Looking at the development of C. elegans could help us understand cancer. As the tiny worm develops and grows, certain cells are deliberately destroyed in a way that is determined by the worm's genes.

Almost all animal cells have a similar self-destruct mechanism. In humans, it is one of the body's leading defences against cells that become cancerous. When this self-destruct mechanism fails, a cancer can occur. So it is by studying the genes that we may learn how to manipulate the processes that take place inside a lifeform - from man to microbe.

Gene hunting

At the moment, perhaps 30 organisms have had their entire genetic code unravelled. By the end of the century, we may have the complete genetic codes for perhaps 40 lifeforms.
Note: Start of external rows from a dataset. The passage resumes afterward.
[config.mk]
export PLATFORM = sky130hd
export DESIGN_NAME = collision_probe_scheduler_flat
export DESIGN_NICKNAME = d
export VERILOG_FILES = /design/src/rtl/collision_probe_scheduler_if.sv /design/src/rtl/collision_probe_scheduler.sv /design/src/flat_wrapper.sv
export SDC_FILE = /design/constraint.sdc
export NUM_CORES = 1
export LEC_CHECK = 0
export ABC_AREA = 1
export BUFFER_PORTS_ARGS = -buffer_cell sky130_fd_sc_hd__buf_4
export CAP_MARGIN = 10
export CORE_AREA = 10 10 152 154
export CTS_CLUSTER_DIAMETER = 30
export DETAILED_ROUTE_END_ITERATION = 6
export DIE_AREA = 0 0 162 164
export HOLD_SLACK_MARGIN = 0.12
export SLEW_MARGIN = 10
export SYNTH_ARGS = -nofsm -noshare
export SYNTH_HDL_FRONTEND = slang
export SYNTH_SLANG_ARGS = --single-unit
[constraint.sdc]
create_clock -name clock -period 4.3 [get_ports clock]
set_clock_uncertainty 0.05 [all_clocks]
set_input_delay 0.86 -clock clock [delete_from_list [all_inputs] [get_ports clock]]
set_output_delay 0.86 -clock clock [all_outputs]
set_load 0.005 [all_outputs]
--- config.mk ---
export PLATFORM = sky130hd
export DESIGN_NAME = btb_ras_predictor
export DESIGN_NICKNAME = d
export VERILOG_FILES = /design/src/rtl/bp_pkg.sv /design/src/rtl/ras_stack.sv /design/src/rtl/btb_ras_predictor.sv
export SDC_FILE = /design/constraint.sdc
export NUM_CORES = 2
export LEC_CHECK = 0
export ABC_AREA = 0
export BUFFER_PORTS_ARGS = -buffer_cell sky130_fd_sc_hd__buf_2
export CAP_MARGIN = 20
export CELL_PAD_IN_SITES_DETAIL_PLACEMENT = 1
export CELL_PAD_IN_SITES_GLOBAL_PLACEMENT = 1
export CORE_MARGIN = 1
export CORE_UTILIZATION = 25
export CTS_CLUSTER_SIZE = 30
export DETAILED_ROUTE_END_ITERATION = 8
export PLACE_DENSITY = 0.47
export SETUP_SLACK_MARGIN = 0.05
export SYNTH_ARGS = -nofsm -noshare
export SYNTH_HDL_FRONTEND = slang
export SYNTH_SLANG_ARGS = --single-unit
--- constraint.sdc ---
create_clock -name clk -period 41.9 [get_ports clk]
set_input_delay 2.095 -clock clk [delete_from_list [all_inputs] [get_ports clk]]
set_output_delay 2.095 -clock clk [all_outputs]
set_load 0.01 [all_outputs]
$ cat src/rtl/i2c_bit_timer.sv
// rtl/i2c_bit_timer.sv - quarter-bit counter with phase index and SCL stretch freeze
module i2c_bit_timer #(
  parameter int CLK_DIV = 63
) (
  input  logic       i_clk,
  input  logic       i_rst,
  input  logic       i_run,
  input  logic       i_scl,
  output logic [1:0] o_phase,
  output logic       o_qend
);

  localparam int            CW   = $clog2(CLK_DIV);
  localparam logic [CW-1:0] LAST = CW'(CLK_DIV - 1);

  logic [CW-1:0] r_cnt;
  logic [1:0]    r_phase;
  logic          w_freeze;

  // A slave holding SCL low during Q2 stalls the bit, cycle for cycle.
  assign w_freeze = (r_phase == 2'd2) && !i_scl;

  always_ff @(posedge i_clk) begin
    if (i_rst || !i_run) begin
      r_cnt   <= '0;
      r_phase <= '0;
    end else if (!w_freeze) begin
      if (r_cnt == LAST) begin
        r_cnt   <= '0;
        r_phase <= r_phase + 2'd1;
      end else begin
        r_cnt <= r_cnt + 1'b1;
      end
    end
  end

  assign o_phase = r_phase;
  assign o_qend  = i_run && !w_freeze && (r_cnt == LAST);

endmodule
C. elegans heralds a new era in biology

British scientists are leading an attempt to sequence Streptomyces, an important group of microbes which make almost two-thirds of all known natural antibiotics and which have provided the majority of new antibiotics in the past 50 years.

As well as antibiotics, Streptomyces and their near relatives produce anti-fungal agents such as nystatin, anti-cancer drugs, immunosuppressants for use in transplant surgery, anti-parasitic agents and even a herbicide. A fuller understanding of the genes will lead to the development of yet more useful products.

Fighting disease

Researchers have also unravelled the complete genetic sequence of one of the world's worst scourges, the tuberculosis bacterium. It kills 3 million people in the world each year. Drug companies are thrilled.

Last year, Human Genome Sciences in Rockville, Maryland, determined the entire genetic sequence of the bacterium Enterococcus faecalis. This organism, a normal inhabitant of our intestines, is emerging as a major component of hospital infections.

In the United States alone there are over 800,000 cases of such infections each year costing about $4 billion to treat. Many strains of this bacterium are resistant to most antibiotics and most have acquired resistance to Vancomycin often regarded as the antibiotic of last resort. This dangerous microbe has 4,000 genes, 75% of which bear some relation to known genes, 25% of which seem new and strange.

More food please

It is not just microbes that scientists want to sequence, they want to look at plants as well and for good reason. There is a strong interest among many cereal biologists to sequence the rice genome. Rice, wheat and maize account for approximately half of the world's food production.

Rice yields need to be increased

Over the past 30 years, world rice production has doubled as the result of the introduction of new varieties and improved technology. However, these improvements are no longer keeping pace with the demand from hungry mouths.

As countries become more affluent there is a greater demand for rice but less space to grow it in. Knowing the rice genome would allow biotechnologists to improve yields.

Safe of dangerous

We also have the complete sequence of the ubiquitous E. coli with its 4,200 genes, one third of which are mysterious. For more than 70 years E. coli, a natural inhabitant of the lower intestinal tract of animals has been one of the most studied of organisms.

E. coli: The workhorse of biotechnology

In recent years, it has become the workhorse of biotechnology. By introducing genes from other species, it serves as a living factory producing human insulin and other medicines.

The 1996 outbreak in Scotland of toxic strains of E. coli was an example of an increasing number of human food poisonings. Microbiologists want to know why one strain of E. coli is harmless and another strain that can kill. The answer to that question will lie in the genes.

One by one

The sequencing of the genome belonging to C. elegans heralds a new era in biology. For the first time in history we have access to the entire genetic content of a growing number and variety of living creatures. For living things, this is analogous to the discovery of the periodic table in chemistry.

"It's an avalanche" says Daniel Drell project manager for microbial genomes for the US department of Energy. The first genome was sequenced in 1995, many more are on the way. Even the quest to sequence the human genome will be completed very shortly.